Source records Start Marker

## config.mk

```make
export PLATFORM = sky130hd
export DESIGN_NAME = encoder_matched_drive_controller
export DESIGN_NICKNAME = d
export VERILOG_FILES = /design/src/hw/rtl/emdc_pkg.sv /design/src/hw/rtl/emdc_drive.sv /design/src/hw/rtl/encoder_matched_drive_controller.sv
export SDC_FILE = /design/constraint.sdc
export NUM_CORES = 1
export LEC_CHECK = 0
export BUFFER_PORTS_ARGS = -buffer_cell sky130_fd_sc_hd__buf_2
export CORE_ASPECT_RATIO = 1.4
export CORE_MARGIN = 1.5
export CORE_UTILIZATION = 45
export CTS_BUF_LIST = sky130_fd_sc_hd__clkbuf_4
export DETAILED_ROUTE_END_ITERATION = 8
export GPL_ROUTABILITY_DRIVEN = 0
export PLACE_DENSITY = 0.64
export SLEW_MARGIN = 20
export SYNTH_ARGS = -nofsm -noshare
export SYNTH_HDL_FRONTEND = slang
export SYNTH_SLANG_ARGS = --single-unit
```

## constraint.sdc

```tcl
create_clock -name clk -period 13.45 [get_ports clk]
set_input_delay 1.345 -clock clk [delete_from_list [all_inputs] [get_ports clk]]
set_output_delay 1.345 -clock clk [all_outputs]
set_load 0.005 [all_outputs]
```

Source records End Marker

» **Work to be completed**:
All of the entries above are to be printed again exactly.

» **Exercise solution**:
## config.mk

```make
export PLATFORM = sky130hd
export DESIGN_NAME = encoder_matched_drive_controller
export DESIGN_NICKNAME = d
export VERILOG_FILES = /design/src/hw/rtl/emdc_pkg.sv /design/src/hw/rtl/emdc_drive.sv /design/src/hw/rtl/encoder_matched_drive_controller.sv
export SDC_FILE = /design/constraint.sdc
export NUM_CORES = 1
export LEC_CHECK = 0
export BUFFER_PORTS_ARGS = -buffer_cell sky130_fd_sc_hd__buf_2
export CORE_ASPECT_RATIO = 1.4
export CORE_MARGIN = 1.5
export CORE_UTILIZATION = 45
export CTS_BUF_LIST = sky130_fd_sc_hd__clkbuf_4
export DETAILED_ROUTE_END_ITERATION = 8
export GPL_ROUTABILITY_DRIVEN = 0
export PLACE_DENSITY = 0.64
export SLEW_MARGIN = 20
export SYNTH_ARGS = -nofsm -noshare
export SYNTH_HDL_FRONTEND = slang
export SYNTH_SLANG_ARGS = --single-unit
```

## constraint.sdc

```tcl
create_clock -name clk -period 13.45 [get_ports clk]
set_input_delay 1.345 -clock clk [delete_from_list [all_inputs] [get_ports clk]]
set_output_delay 1.345 -clock clk [all_outputs]
set_load 0.005 [all_outputs]
```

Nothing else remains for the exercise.